__What to do__. Report only how many lines in the material contain "else".
------------------------------------------------------------
`config.mk`:
```
export PLATFORM = sky130hd
export DESIGN_NAME = strobe_bank_device_flat
export DESIGN_NICKNAME = d
export VERILOG_FILES = /design/src/rtl/bank_switch_pkg.sv /design/src/rtl/strobe_link_if.sv /design/src/rtl/strobe_bank_device.sv /design/src/flat_wrapper.sv
export VERILOG_INCLUDE_DIRS = /design/src /design/src/rtl
export SDC_FILE = /design/constraint.sdc
export NUM_CORES = 1
export LEC_CHECK = 0
export BUFFER_PORTS_ARGS = -buffer_cell sky130_fd_sc_hd__buf_2
export CAP_MARGIN = 20
export CORE_MARGIN = 5
export CORE_UTILIZATION = 54
export CTS_CLUSTER_SIZE = 12
export DETAILED_ROUTE_END_ITERATION = 12
export GPL_TIMING_DRIVEN = 0
export PLACE_DENSITY = 0.75
export SLEW_MARGIN = 30
export SYNTH_ARGS = -nofsm -noshare
export SYNTH_HDL_FRONTEND = slang
export SYNTH_SLANG_ARGS = --single-unit
export TNS_END_PERCENT = 1
```
`constraint.sdc`:
```
create_clock -name aclk -period 1.9 [get_ports aclk]
set_input_delay 0.19 -clock aclk [delete_from_list [all_inputs] [get_ports aclk]]
set_output_delay 0.19 -clock aclk [all_outputs]
set_load 0.005 [all_outputs]
```
`src/rtl/bank_switch_consts.svh`:
```
// Purpose: Offsets, fields, reset values and timing counts of the bank switch link
// Assumes: 40 MHz aclk
// Notes: Bank B registers sit at bank A offset plus the bank stride
`ifndef BANK_SWITCH_CONSTS_SVH
`define BANK_SWITCH_CONSTS_SVH

// ----------------------------------------
// Device register map, per bank
// ----------------------------------------
`define REG_CFG 3'h0
`define REG_CMD 3'h1
`define REG_TIME 3'h2
`define BANK_B_BASE 3'h4
`define NUM_REGS 8
`define CFG_OSC_BIT 0
`define CFG_RXEN_BIT 1
`define CMD_STATUS_BIT 0
`define CMD_BANKEN_BIT 1
`define TIME_ON_LSB 0
`define TIME_OFF_LSB 4
`define CFG_RESET 8'h00
`define CMD_RESET 8'h01
`define TIME_RESET 8'h11

// ----------------------------------------
// Timing
// ----------------------------------------
`define CLK_PERIOD_NS 25
`define TICK_NS 1000
`define TICK_CYCLES ((`TICK_NS + `CLK_PERIOD_NS - 1) / `CLK_PERIOD_NS)

// ----------------------------------------
// Host AXI4-Lite map
// ----------------------------------------
`define H_PIN_CTRL 4'h0
`define H_ACCESS 4'h4
`define H_STATUS 4'h8
`define PIN_WAKE_DRV_BIT 0
`define PIN_WAKE_OE_BIT 1
`define PIN_CFG_SEL_BIT 2
`define PIN_SER_EN_BIT 3
`define ACC_WDATA_LSB 8
`define ACC_WRITE_BIT 16
`define ST_BUSY_BIT 8
`define AXI_OKAY 2'h0
`define AXI_SLVERR 2'h2
`endif

```
`src/rtl/bank_switch_pkg.sv`:
```
// Purpose: Types of the device end of the bank switch link
// Assumes: Constants come from bank_switch_consts.svh
// Notes: Encodings written out
package bank_switch_pkg;
  typedef enum logic [1:0] {
    MODE_STANDBY = 2'h0,
    MODE_CONFIG = 2'h1,
    MODE_RECEIVE = 2'h2
  } mode_t;

  typedef enum logic [1:0] {
    SEQ_OFF = 2'h0,
    SEQ_ON_A = 2'h1,
    SEQ_ON_B = 2'h2
  } seq_t;
endpackage : bank_switch_pkg

```
`src/rtl/strobe_link_if.sv`:
```
// Purpose: Pins between host controller and receiver sequencer
// Assumes: Both ends on aclk
// Notes: Wake pin is three-state; undriven means the internal oscillator rules
`timescale 1ns/1ps
interface strobe_link_if;
  logic wake_drv;
  logic wake_oe;
  logic config_select_n;
  logic serial_port_enable_n;
  logic acc_valid;
  logic acc_write;
  logic [4:0] acc_addr;
  logic [7:0] acc_wdata;
  logic [7:0] acc_rdata;
  logic acc_rvalid;

  modport dev (
    input wake_drv, wake_oe, config_select_n, serial_port_enable_n,
    input acc_valid, acc_write, acc_addr, acc_wdata,
    output acc_rdata, acc_rvalid
  );
  modport host (
    output wake_drv, wake_oe, config_select_n, serial_port_enable_n,
    output acc_valid, acc_write, acc_addr, acc_wdata,
    input acc_rdata, acc_rvalid
  );
endinterface : strobe_link_if

```
`src/rtl/strobe_bank_device.sv`:
```
// Purpose: Startup mode and configuration bank switch sequencer of the receiver
// Assumes: Host keeps its own obligations on the link
// Notes: Oscillator enable and receiver enable are taken from bank A
//
// The AXI4-Lite slave port and the register offsets were chosen for this implementation.
`timescale 1ns/1ps
`include "bank_switch_consts.svh"
module strobe_bank_device #(
  parameter int TICK_CYCLES = `TICK_CYCLES
) (
  input wire logic aclk, // 40 MHz clock
  input wire logic aresetn, // Synchronous reset, active low
  strobe_link_if.dev link, // Pins from host
  input wire logic message_active, // Message reception in progress
  output logic receiver_on, // Receiver powered in an on state
  output logic bank_a_on, // On state uses bank A
  output logic [1:0] mode // Current operating mode
);
  generate
    // Tick divider is 16 bits wide
    if (TICK_CYCLES < 1 || TICK_CYCLES > 65536) begin : g_bad_tick
      $error("TICK_CYCLES must be 1 to 65536");
    end
  endgenerate

  // ----------------------------------------
  // Pin synchronisers
  // ----------------------------------------
  logic [3:0] pin_s1_r;
  logic [3:0] pin_s2_r;
  logic wake_drv_s, wake_oe_s, cfg_n_s, ser_n_s;

  always_ff @(posedge aclk) begin
    if (!aresetn) begin
      pin_s1_r <= 4'hc;
      pin_s2_r <= 4'hc;
    end else begin
      pin_s1_r <= {link.config_select_n, link.serial_port_enable_n, link.wake_oe, link.wake_drv};
      pin_s2_r <= pin_s1_r;
    end
  end
  assign {cfg_n_s, ser_n_s, wake_oe_s, wake_drv_s} = pin_s2_r;

  // ----------------------------------------
  // Registers and decode
  // ----------------------------------------
  logic [7:0] bank_r [`NUM_REGS];
  logic [7:0] bank_nxt [`NUM_REGS];
  logic status_r, status_nxt;
  logic [7:0] rdata_r, rdata_nxt;
  logic rvalid_r, rvalid_nxt;
  bank_switch_pkg::mode_t mode_r, mode_nxt;
  bank_switch_pkg::seq_t seq_r, seq_nxt;
  logic on_r, bank_a_r;
  logic [15:0] div_r, div_nxt;
  logic sched_on_r, sched_on_nxt;
  logic [3:0] sched_cnt_r, sched_cnt_nxt;
  logic pin_prev_r;

  function automatic logic [2:0] bank_base(input logic use_a);
    bank_base = use_a ? 3'h0 : `BANK_B_BASE;
  endfunction : bank_base

  function automatic logic [7:0] reset_val(input int idx);
    case (idx % 4)
      0: reset_val = `CFG_RESET;
      1: reset_val = `CMD_RESET;
      2: reset_val = `TIME_RESET;
      default: reset_val = 8'h00;
    endcase
  endfunction : reset_val

  logic en_a, en_b, dual, osc_en, rx_en, wake_high, wake_low_drv, tick, on_req;
  logic [3:0] limit;
  assign en_a = bank_r[`REG_CMD][`CMD_BANKEN_BIT];
  assign en_b = bank_r[`BANK_B_BASE + `REG_CMD][`CMD_BANKEN_BIT];
  assign dual = en_a & en_b;
  assign osc_en = bank_r[`REG_CFG][`CFG_OSC_BIT];
  assign rx_en = bank_r[`REG_CFG][`CFG_RXEN_BIT];
  assign wake_high = wake_oe_s & wake_drv_s;
  assign wake_low_drv = wake_oe_s & ~wake_drv_s;
  assign tick = (div_r == 16'(TICK_CYCLES - 1));
  // on time from status bank, off time from bank A
  assign limit = sched_on_r ? bank_r[bank_base(status_r) + `REG_TIME][`TIME_ON_LSB +: 4]
                            : {1'b0, bank_r[`REG_TIME][`TIME_OFF_LSB +: 3]};
  // pin rules when driven, oscillator otherwise
  assign on_req = osc_en ? (wake_oe_s ? wake_drv_s : sched_on_r) : wake_high;

  // ----------------------------------------
  // Next-state logic
  // ----------------------------------------
  always_comb begin
    bank_nxt = bank_r;
    status_nxt = status_r;
    mode_nxt = mode_r;
    seq_nxt = seq_r;
    rdata_nxt = rdata_r;
    rvalid_nxt = 1'b0;
    div_nxt = tick ? 16'h0000 : div_r + 16'h0001;
    sched_on_nxt = sched_on_r;
    sched_cnt_nxt = sched_cnt_r;
    case (mode_r)
      bank_switch_pkg::MODE_STANDBY: begin
        // select low with wake high enters configuration
        if (!cfg_n_s && wake_high) begin
          mode_nxt = bank_switch_pkg::MODE_CONFIG;
        end else if (wake_high) begin
          mode_nxt = bank_switch_pkg::MODE_RECEIVE;
        end
      end
      bank_switch_pkg::MODE_CONFIG: begin
        if (cfg_n_s) begin
          mode_nxt = rx_en ? bank_switch_pkg::MODE_RECEIVE : bank_switch_pkg::MODE_STANDBY;
          // selection applies on exit, dual starts at A
          status_nxt = dual | ~en_b;
          sched_on_nxt = 1'b0;
          sched_cnt_nxt = 4'h0;
        end
      end
      bank_switch_pkg::MODE_RECEIVE: begin
        if (!cfg_n_s && wake_high) begin
          mode_nxt = bank_switch_pkg::MODE_CONFIG;
        end else if (!rx_en && !wake_oe_s && !osc_en) begin
          mode_nxt = bank_switch_pkg::MODE_STANDBY;
        end
      end
      default: mode_nxt = bank_switch_pkg::MODE_STANDBY;
    endcase
    // serial access in configuration mode only
    if (mode_r == bank_switch_pkg::MODE_CONFIG && !ser_n_s && link.acc_valid) begin
      rvalid_nxt = 1'b1;
      rdata_nxt = 8'h00;
      if (!link.acc_addr[4] && !link.acc_addr[3]) begin
        if (link.acc_write) begin
          bank_nxt[link.acc_addr[2:0]] = link.acc_wdata;
          bank_nxt[link.acc_addr[2:0]][`CMD_STATUS_BIT] =
            (link.acc_addr[1:0] == 2'(`REG_CMD)) ? 1'b0 : link.acc_wdata[`CMD_STATUS_BIT];
        end else begin
          rdata_nxt = bank_r[link.acc_addr[2:0]];
          if (link.acc_addr[1:0] == 2'(`REG_CMD)) begin
            rdata_nxt[`CMD_STATUS_BIT] = status_r;
          end
        end
      end
    end
    // automatic sequencing only in receive mode
    if (mode_r == bank_switch_pkg::MODE_RECEIVE) begin
      // schedule runs on regardless of actual state
      if (osc_en && tick) begin
        if (sched_cnt_r == limit) begin
          sched_cnt_nxt = 4'h0;
          sched_on_nxt = ~sched_on_r;
          // toggle at on end unless forced high
          if (sched_on_r && dual && !wake_high) begin
            status_nxt = ~status_r;
          end
        end else begin
          sched_cnt_nxt = sched_cnt_r + 4'h1;
        end
      end
      if (!osc_en && dual && pin_prev_r && !wake_high) begin
        status_nxt = ~status_r;
      end
      if (message_active && seq_r != bank_switch_pkg::SEQ_OFF) begin
        seq_nxt = seq_r;
      end else if (on_req) begin
        seq_nxt = status_r ? bank_switch_pkg::SEQ_ON_A : bank_switch_pkg::SEQ_ON_B;
      end else begin
        seq_nxt = bank_switch_pkg::SEQ_OFF;
      end
    end else if (mode_r == bank_switch_pkg::MODE_STANDBY) begin
      seq_nxt = bank_switch_pkg::SEQ_OFF;
    end
  end

  // ----------------------------------------
  // State registers
  // ----------------------------------------
  always_ff @(posedge aclk) begin
    if (!aresetn) begin
      for (int i = 0; i < `NUM_REGS; i++) begin
        bank_r[i] <= reset_val(i);
      end
      status_r <= 1'b1;
      mode_r <= bank_switch_pkg::MODE_STANDBY;
      seq_r <= bank_switch_pkg::SEQ_OFF;
      rdata_r <= 8'h00;
      rvalid_r <= 1'b0;
      div_r <= 16'h0000;
      sched_on_r <= 1'b0;
      sched_cnt_r <= 4'h0;
      pin_prev_r <= 1'b0;
      on_r <= 1'b0;
      bank_a_r <= 1'b0;
    end else begin
      bank_r <= bank_nxt;
      status_r <= status_nxt;
      mode_r <= mode_nxt;
      seq_r <= seq_nxt;
      rdata_r <= rdata_nxt;
      rvalid_r <= rvalid_nxt;
      div_r <= div_nxt;
      sched_on_r <= sched_on_nxt;
      sched_cnt_r <= sched_cnt_nxt;
      pin_prev_r <= wake_high;
      on_r <= (seq_nxt != bank_switch_pkg::SEQ_OFF);
      bank_a_r <= (seq_nxt == bank_switch_pkg::SEQ_ON_A);
    end
  end

  assign link.acc_rdata = rdata_r;
  assign link.acc_rvalid = rvalid_r;
  assign receiver_on = on_r;
  assign bank_a_on = bank_a_r;
  assign mode = mode_r;
endmodule : strobe_bank_device

```
`src/flat_wrapper.sv`:
```
// flat-port wrapper written by rule: the top's interface ports become plain ports
module strobe_bank_device_flat 
#(
  parameter int TICK_CYCLES = `TICK_CYCLES
)
  (aclk, aresetn, message_active, receiver_on, bank_a_on, mode, link_wake_drv, link_wake_oe, link_config_select_n, link_serial_port_enable_n, link_acc_valid, link_acc_write, link_acc_addr, link_acc_wdata, link_acc_rdata, link_acc_rvalid);
  strobe_link_if link_i ();
  input wire logic aclk;
  input wire logic aresetn;
  input wire logic message_active;
  output logic receiver_on;
  output logic bank_a_on;
  output logic [1:0] mode;
  input wire logic [$bits(link_i.wake_drv)-1:0] link_wake_drv;
  input wire logic [$bits(link_i.wake_oe)-1:0] link_wake_oe;
  input wire logic [$bits(link_i.config_select_n)-1:0] link_config_select_n;
  input wire logic [$bits(link_i.serial_port_enable_n)-1:0] link_serial_port_enable_n;
  input wire logic [$bits(link_i.acc_valid)-1:0] link_acc_valid;
  input wire logic [$bits(link_i.acc_write)-1:0] link_acc_write;
  input wire logic [$bits(link_i.acc_addr)-1:0] link_acc_addr;
  input wire logic [$bits(link_i.acc_wdata)-1:0] link_acc_wdata;
  output wire logic [$bits(link_i.acc_rdata)-1:0] link_acc_rdata;
  output wire logic [$bits(link_i.acc_rvalid)-1:0] link_acc_rvalid;
  assign link_i.wake_drv = link_wake_drv;
  assign link_i.wake_oe = link_wake_oe;
  assign link_i.config_select_n = link_config_select_n;
  assign link_i.serial_port_enable_n = link_serial_port_enable_n;
  assign link_i.acc_valid = link_acc_valid;
  assign link_i.acc_write = link_acc_write;
  assign link_i.acc_addr = link_acc_addr;
  assign link_i.acc_wdata = link_acc_wdata;
  assign link_acc_rdata = link_i.acc_rdata;
  assign link_acc_rvalid = link_i.acc_rvalid;
  strobe_bank_device #(.TICK_CYCLES(TICK_CYCLES)) u_core (.aclk(aclk), .aresetn(aresetn), .link(link_i), .message_active(message_active), .receiver_on(receiver_on), .bank_a_on(bank_a_on), .mode(mode));
endmodule
```
; ---- After elaboration in Yosys (flattened, before gate mapping)
; Index checks and enable logic that the tools add are counted.
[op_classes]
n_mul = 0
reduce_logical = 28
n_addsub = 3
n_div = 0
muxes = 50
n_shift = 0
n_lt_le_gt_ge = 3
n_eq_ne = 9
bitwise = 9
[op_table]
columns = operator, count
row1 = $bwmux W64, 2
row2 = $bmux W8 S3, 2
row3 = $demux W8 S3, 2
row4 = $mux W8, 5
row5 = $mux W4, 8
row6 = $mux W2, 11
row7 = $mux W1, 18
row8 = $add A16 B1 Y16 const B, 1
row9 = $eq A16 B6 Y1 const B, 1
row10 = $logic_and A1 B1 Y1, 14
row11 = $ge A4 B4 Y1 const B, 2
row12 = $logic_not A1 Y1, 8
row13 = $not A3 Y4, 2
row14 = $eq A2 B1 Y1 const B, 3
row15 = $ne A3 B1 Y1 const B, 2
row16 = $pmux W2 S3, 1
row17 = $reduce_and A3 Y1, 2
row18 = $add A4 B1 Y4 const B, 1
row19 = $eq A4 B4 Y1, 1
row20 = $lt A4 B1 Y1 const B, 1
row21 = $not A1 Y1, 4
row22 = $reduce_bool A2 Y1, 2
row23 = $add A3 B2 Y3 const B, 1
row24 = $mux W3, 1
row25 = other kinds (6), 7
[totals]
rom_bits = 0
reg_bits = 110
latch_bits = 0
output_inout_bits = 13
mem_bits_rw = 0
in_bits = 22
elab_cells = 123
n_memories = 0

; ---- Logic depth before layout (Yosys ltp)
; Gate-level depths: netlist of run 1.
[logic_depth]
ltp_word = 12
ltp_mapped = 8
ltp_nobuf = 6

; ---- Worst setup path before layout of run 1
; OpenSTA, ideal clock, no wires.
[synth_path]
path_kind = reg-to-reg
startpoint = reg u_core.div_r[14]
endpoint = reg u_core.status_r
path_stages_with_launch = 6
setup_ns = 0.121
period_less_slack_ns = 1.891
t_required_ns = 1.779
n_path_buf = 0
arrival_ns = 1.770
path_slack_ns = 0.009
path_cell_list = dfxtp_1 -> or4_1 -> nor4_1 -> o2111ai_1 -> o21bai_1 -> mux2_2
[synth_via]
elab_chain_cells = 5
[synth_lines]
columns = item, line
row1 = "start, declared", strobe_bank_device.sv:55  ; logic [15:0] div_r, div_nxt;
row2 = "start signal, assigned", strobe_bank_device.sv:202  ; div_r <= div_nxt;
row3 = $eq A16 B6 Y1, strobe_bank_device.sv:82  ; assign tick = (div_r == 16'(TICK_CYCLES - 1));
row4 = $logic_and A1 B1 Y1, strobe_bank_device.sv:149  ; if (osc_en && tick) begin
row5 = $mux W1, strobe_bank_device.sv:149
row6 = $mux W1, strobe_bank_device.sv:161  ; if (!osc_en && dual && pin_prev_r && !wake_high) begin
row7 = $mux W1, strobe_bank_device.sv:147  ; if (mode_r == bank_switch_pkg::MODE_RECEIVE) begin
row8 = "end signal, assigned", strobe_bank_device.sv:197  ; status_r <= status_nxt;
row9 = "end, declared", strobe_bank_device.sv:49  ; logic status_r, status_nxt;
; No other way between the ends.
; A chain may end at the register's enable or synchronous reset.

; ---- Worst setup path in the final report of run 1
[layout_path]
startpoint = reg u_core.mode_r[0], in the netlist u_core.mode[0]
endpoint = reg u_core.bank_r[7] (netlist name)
[layout_via]
elab_chain_cells = 4
[layout_lines]
columns = item, line
row1 = "start, declared", strobe_bank_device.sv:52  ; bank_switch_pkg::mode_t mode_r, mode_nxt;
row2 = "start signal, assigned", strobe_bank_device.sv:185  ; mode_r <= bank_switch_pkg::MODE_STANDBY;
row3 = "start signal, assigned", strobe_bank_device.sv:198  ; mode_r <= mode_nxt;
row4 = $eq A2 B1 Y1, strobe_bank_device.sv:130  ; if (mode_r == bank_switch_pkg::MODE_CONFIG && !ser_n_s && link.acc_valid) begin
row5 = $logic_and A1 B1 Y1 (2 in a row), strobe_bank_device.sv:130
row6 = $reduce_and A3 Y1 (no line), -
row7 = "end signal, assigned by index", strobe_bank_device.sv:182  ; bank_r[i] <= reset_val(i);
row8 = "end signal, assigned", strobe_bank_device.sv:196  ; bank_r <= bank_nxt;
row9 = "end, declared", strobe_bank_device.sv:47  ; logic [7:0] bank_r [`NUM_REGS];
; No other way between the ends.

==> out/qor.csv, run 1 <==
stage,metric,value,unit
status,outcome,finished with violations,
status,violations,setup timing,
synthesis,synth_nets,539,
synthesis,syn_inst,515,
floorplanning,initial_utilization,55.7,%
setup_path,cp_max_fo,10,
cells_and_area,ff_latch_area,0.00217,mm2
synthesis,async_flop_share,0,%
setup_path,r2r_start,u_core.mode[0],
clock_tree,clk_latency,370,ps
sta,finalWorstPathRequiredPeriod,2050,ps
synthesis,synth_top_cell_area_share,44.3,%
min_path,hp-class,input pin to register,
synthesis,synthMuxAreaShare,17.9,%
drt,wl_per_cell,17.2,um
setup_path,cp-end-kind,register,
sta,relSlewSlack,54.3,%
placed_design,placed_cell_area,0.00514,mm2
floorplanning,die_height,105,um
synthesis,synth-simple-area-share,21.9,%
floorplanning,core_area,0.00876,mm2
global_routing,antenna_found_initial,0,
synthesis,synth-edff-count,0,
power_and_ir_drop,p_leak,2.01,nW
placed_design,portBuffers,25,
synthesis,ys_ff_latch,108,
placed_design,finalWeightedCongestion,0.837,
sta,max_freq,487,MHz
power_and_ir_drop,p_per_area,715,mW/mm2
cells_and_area,drive_gt1_share,18.1,%
synthesis,synth.avg_cell_area,9.48,um2
cells_and_area,antenna_cells,0,
sta,fin_ws,-152,ps
drt,drc_errors,0,
global_routing,globalRouteOverflowTotal,0,
setup_path,critical_path_class,register to register,
clock_tree,cts_buffer_depth,2,
drt,vias,3894,
drt,dr.pass1.iters,5,
sta,finalSetupViolations,18,
sta,hold_violations,0,
clock_tree,root_buffer,clkbuf_8,
clock_tree,cts.sinks,108,
clock_tree,path_clk_slew,100,ps
synthesis,synth.area.top_cells,"dfxtp_1 (44%), mux2i_1 (10%), mux4_2 (6.9%), nor2_1 (5.6%), nand2_1 (5.2%)",
cells_and_area,nNetsFinal,587,
setup_path,crit_path_start,u_core.mode[0],
global_routing,grt_pass1_vias,3681,
floorplanning,die_w,105,um
clock_tree,htreeDepth,3,
synthesis,ys_types,55,
floorplanning,die-area,0.0110,mm2
synthesis,synth_ff_type,dfxtp_1,
clock_tree,tritoncts,built,
synthesis,synth_compound_area_share,8.56,%
sta,period_share,108,%
synthesis,ys_seq_area_share,44.3,%
global_routing,grt_pass1_wl,18.5,mm
drt,wirelength,11.6,mm
sta,tightest_slew,685,ps
drt,postRouteAntennaNets,0,
power_and_ir_drop,fin_total_pwr,0.00400,W
setup_path,required,2140,ps
power_and_ir_drop,ir_drop,0.327,mV
drt,avgViaCountPerCell,5.76,
synthesis,synthAdderAreaFrac,0.513,%
min_path,hold_start,link_wake_drv,
synthesis,syn_area,0.00488,mm2
floorplanning,rows,34,
cells_and_area,fin_area,0.00560,mm2
synthesis,synth_xor_area_share,3.05,%
run,max_cap_viol_count,0,
sta,clock_skew,6.38,ps
setup_path,start_kind,register,
synthesis,yosysTopAreaCell,dfxtp_1,
cells_and_area,multiInputGateArea,0.00261,mm2
global_routing,track_usage,20.7,%
placed_design,dp_hpwl,8.01,mm
floorplanning,ios,35,
sta,rsz0062_at_grt,yes,
clock_tree,cts_buffers,9,
sta,slew_violations,0,
global_routing,grt_start_max_net_pins,17,
cells_and_area,area_delta_synth_final,14.6,%
cells_and_area,fillCellCount,736,
synthesis,synth_top_family_by_area,simple AND/OR/NAND/NOR gates,
synthesis,ys.warnings.count,0,
setup_path,worst-endpoint-arrival,2290,ps
drt,drtIter0Drc,237,
-- what timing repair did --
item | 4_1_cts | 5_1_grt
pin swaps | 2 | 9
resized for setup | 15 | 17
buffers inserted | 2 | 8
endpoints found under the hold margin | 2 | 0
hold buffers | 2 | 0
endpoints found under the setup margin | 68 | 75
-- cell families after synthesis --
kind of cell,count (synthesis)
buffers and inverters,43
xor gates and xnor gates,17
and+or+nand+nor,213
DFF,108
AOI/OAI and AO/OA,64
muxes,68
adders and majority gates,2
-- Yosys cell counts, drive strengths merged, types with 2 or more instances --
| cell type | count |
|---|---|
| o211ai | 2 |
| nand2 | 67 |
| clkbuf | 25 |
| nor2b | 3 |
| a21oi | 33 |
| a22o | 2 |
| and3 | 4 |
| and2 | 8 |
| mux2 | 3 |
| o311ai | 3 |
| or4b | 2 |
| xor2 | 7 |
| xnor2 | 10 |
| nor3b | 2 |
| nor3 | 6 |
| nor2 | 75 |
| o21ai | 5 |
| nand3b | 3 |
| or3 | 3 |
| dfxtp | 108 |
| mux4 | 15 |
| or4 | 3 |
| nand2b | 7 |
| buf | 9 |
| o221ai | 2 |
| nand3 | 13 |
| o21a | 2 |
| ha | 2 |
| nor4 | 9 |
| nand4 | 2 |
| a2bb2oi | 7 |
| inv | 9 |
| mux2i | 50 |
| or2 | 2 |
-- flip-flops by register name, indices dropped and copies added, names as in the netlist --
signal,count
u_core.pin_s2_r,4
u_core.receiver_on,1
u_core.link.acc_rdata,8
u_core.mode,2
u_core.status_r,1
u_core.seq_r,2
u_core.sched_on_r,1
u_core.sched_cnt_r,4
u_core.bank_r,62
u_core.link.acc_rvalid,1
u_core.pin_prev_r,1
u_core.pin_s1_r,4
u_core.div_r,16
u_core.bank_a_on,1
-- path summary, 6_finish.rpt --
| path | end | slack (ps) | cells past startpoint |
|---|---|---|---|
| worst max-delay path | u_core.bank_r[7] | -150 | 7 |
| worst min-delay path | u_core.pin_s1_r[0] | 20 | 2 |
| worst max register to register | u_core.bank_r[7] | -150 | 7 |
| worst min register to register | u_core.pin_s2_r[3] | 420 | 1 |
------------------------------------------------------------
__Answer__. 9